===== src/rsc_pkg.sv =====
// Purpose: constants for the reset source control block
// Assumes: one 125 MHz clock, AXI4-Lite register access
// Notes: offsets and times are held here and nowhere else
package rsc_pkg;

  // ----------------------------------------------------------------
  // clock and timing
  // ----------------------------------------------------------------
  localparam int CLK_PERIOD_PS = 8000;
  localparam int LV_FILTER_NS = 1000;
  localparam int CODE_FAULT_DELAY_NS = 2000;
  localparam int LV_FILTER_CYC = (LV_FILTER_NS * 1000 + CLK_PERIOD_PS - 1) / CLK_PERIOD_PS;
  localparam int CODE_FAULT_CYC = (CODE_FAULT_DELAY_NS * 1000 + CLK_PERIOD_PS - 1) / CLK_PERIOD_PS;
  localparam int CNT_W = 16;

  // ----------------------------------------------------------------
  // register map (byte addresses)
  // ----------------------------------------------------------------
  localparam logic [7:0] OFF_BROWNOUT_LEVEL = 8'h00;
  localparam logic [7:0] OFF_RESET_CAUSE = 8'h04;
  localparam logic [7:0] OFF_WATCHDOG_CTRL = 8'h08;
  localparam logic [7:0] OFF_CORE_STATUS = 8'h0C;
  localparam logic [7:0] OFF_CORE_STATE = 8'h10;
  localparam logic [7:0] OFF_PORT_STATE = 8'h14;

  // ----------------------------------------------------------------
  // codes and reset values
  // ----------------------------------------------------------------
  localparam logic [7:0] LVL_ENABLE_21V = 8'h5A;
  localparam logic [7:0] LVL_DISABLE = 8'hA5;
  localparam logic [7:0] LVL_POR = 8'h5A;
  localparam logic [7:0] WDT_CTRL_POR = 8'h57;
  localparam logic [7:0] PCL_RESET = 8'h00;
  localparam logic [7:0] SP_RESET = 8'h00;
  localparam logic [5:0] PORT_ONES = 6'h3F;
  localparam logic [4:0] WDT_EN_CODE = 5'h0A;
  localparam logic [4:0] WDT_DIS_CODE = 5'h15;

  // reset-cause bit positions
  localparam int CAUSE_WDT_BIT = 0;
  localparam int CAUSE_CODE_BIT = 1;
  localparam int CAUSE_LV_BIT = 2;
  // status bit positions
  localparam int STAT_PDF_BIT = 0;
  localparam int STAT_TO_BIT = 1;

  localparam logic [1:0] RESP_OKAY = 2'h0;
  localparam logic [1:0] RESP_SLVERR = 2'h2;

  typedef enum logic [2:0] {
    ST_RUN = 3'b001,
    ST_FAULT_WAIT = 3'b010,
    ST_RESET = 3'b100
  } seq_state_e;

endpackage


===== src/rsc_delay_counter.sv =====
// Purpose: counts how long a condition has held
// Assumes: condition is synchronous to CLK
// Notes: done stays high while the condition holds past the limit
`timescale 1ns/1ps
module rsc_delay_counter
  import rsc_pkg::*;
#(
  parameter int LIMIT = 4
) (
  input wire logic CLK, // system clock
  input wire logic RST_N, // async reset, active low
  input wire logic cond, // condition being timed
  output logic done // condition held LIMIT cycles
);
  logic [CNT_W-1:0] count_reg;

  always_ff @(posedge CLK or negedge RST_N) begin
    if (!RST_N) begin
      count_reg <= '0;
    end else if (!cond) begin
      count_reg <= '0;
    end else if (count_reg != CNT_W'(LIMIT)) begin
      count_reg <= count_reg + CNT_W'(1);
    end
  end

  assign done = cond && (count_reg == CNT_W'(LIMIT));
endmodule


===== src/rsc_axil_slave.sv =====
// Purpose: AXI4-Lite slave front end, one write and one read at a time
// Assumes: 32-bit data, word aligned registers
// Notes: write strobe pulses one cycle once address and data are both held
`timescale 1ns/1ps
module rsc_axil_slave
  import rsc_pkg::*;
(
  input wire logic CLK, // system clock
  input wire logic RST_N, // async reset, active low
  input wire logic [7:0] awaddr, // write address
  input wire logic awvalid, // write address valid
  output logic awready, // write address ready
  input wire logic [31:0] wdata, // write data
  input wire logic [3:0] wstrb, // write strobes
  input wire logic wvalid, // write data valid
  output logic wready, // write data ready
  output logic [1:0] bresp, // write response
  output logic bvalid, // write response valid
  input wire logic bready, // write response ready
  input wire logic [7:0] araddr, // read address
  input wire logic arvalid, // read address valid
  output logic arready, // read address ready
  output logic [31:0] rdata, // read data
  output logic [1:0] rresp, // read response
  output logic rvalid, // read valid
  input wire logic rready, // read ready
  output logic wr_en, // one-cycle write strobe
  output logic [7:0] wr_addr, // held write address
  output logic [7:0] wr_data, // held write byte 0
  output logic rd_en, // one-cycle read strobe
  output logic [7:0] rd_addr, // read address
  input wire logic [7:0] rd_val, // register value for rd_addr
  input wire logic rd_hit, // rd_addr is mapped
  input wire logic wr_hit // wr_addr is mapped
);
  logic aw_held_reg;
  logic w_held_reg;
  logic [3:0] strb_reg;

  assign awready = !aw_held_reg && !bvalid;
  assign wready = !w_held_reg && !bvalid;
  assign wr_en = aw_held_reg && w_held_reg && !bvalid;
  assign arready = !rvalid;
  assign rd_en = arvalid && arready;
  assign rd_addr = araddr;

  always_ff @(posedge CLK or negedge RST_N) begin
    if (!RST_N) begin
      aw_held_reg <= 1'b0;
      w_held_reg <= 1'b0;
      wr_addr <= '0;
      wr_data <= '0;
      strb_reg <= '0;
      bvalid <= 1'b0;
      bresp <= RESP_OKAY;
    end else begin
      if (awvalid && awready) begin
        aw_held_reg <= 1'b1;
        wr_addr <= awaddr;
      end
      if (wvalid && wready) begin
        w_held_reg <= 1'b1;
        wr_data <= wdata[7:0];
        strb_reg <= wstrb;
      end
      if (wr_en) begin
        aw_held_reg <= 1'b0;
        w_held_reg <= 1'b0;
        bvalid <= 1'b1;
        bresp <= wr_hit ? RESP_OKAY : RESP_SLVERR;
      end else if (bvalid && bready) begin
        bvalid <= 1'b0;
      end
    end
  end

  always_ff @(posedge CLK or negedge RST_N) begin
    if (!RST_N) begin
      rvalid <= 1'b0;
      rdata <= '0;
      rresp <= RESP_OKAY;
    end else if (rd_en) begin
      rvalid <= 1'b1;
      rdata <= {24'h000000, rd_val};
      rresp <= rd_hit ? RESP_OKAY : RESP_SLVERR;
    end else if (rvalid && rready) begin
      rvalid <= 1'b0;
    end
  end
endmodule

-=-=-

● **TASK DESCRIPTION**: Scan the data above for the word "wdata". Copy every line in which it is found.

● **SOLVED PROBLEM**:
  input wire logic [31:0] wdata, // write data
        wr_data <= wdata[7:0];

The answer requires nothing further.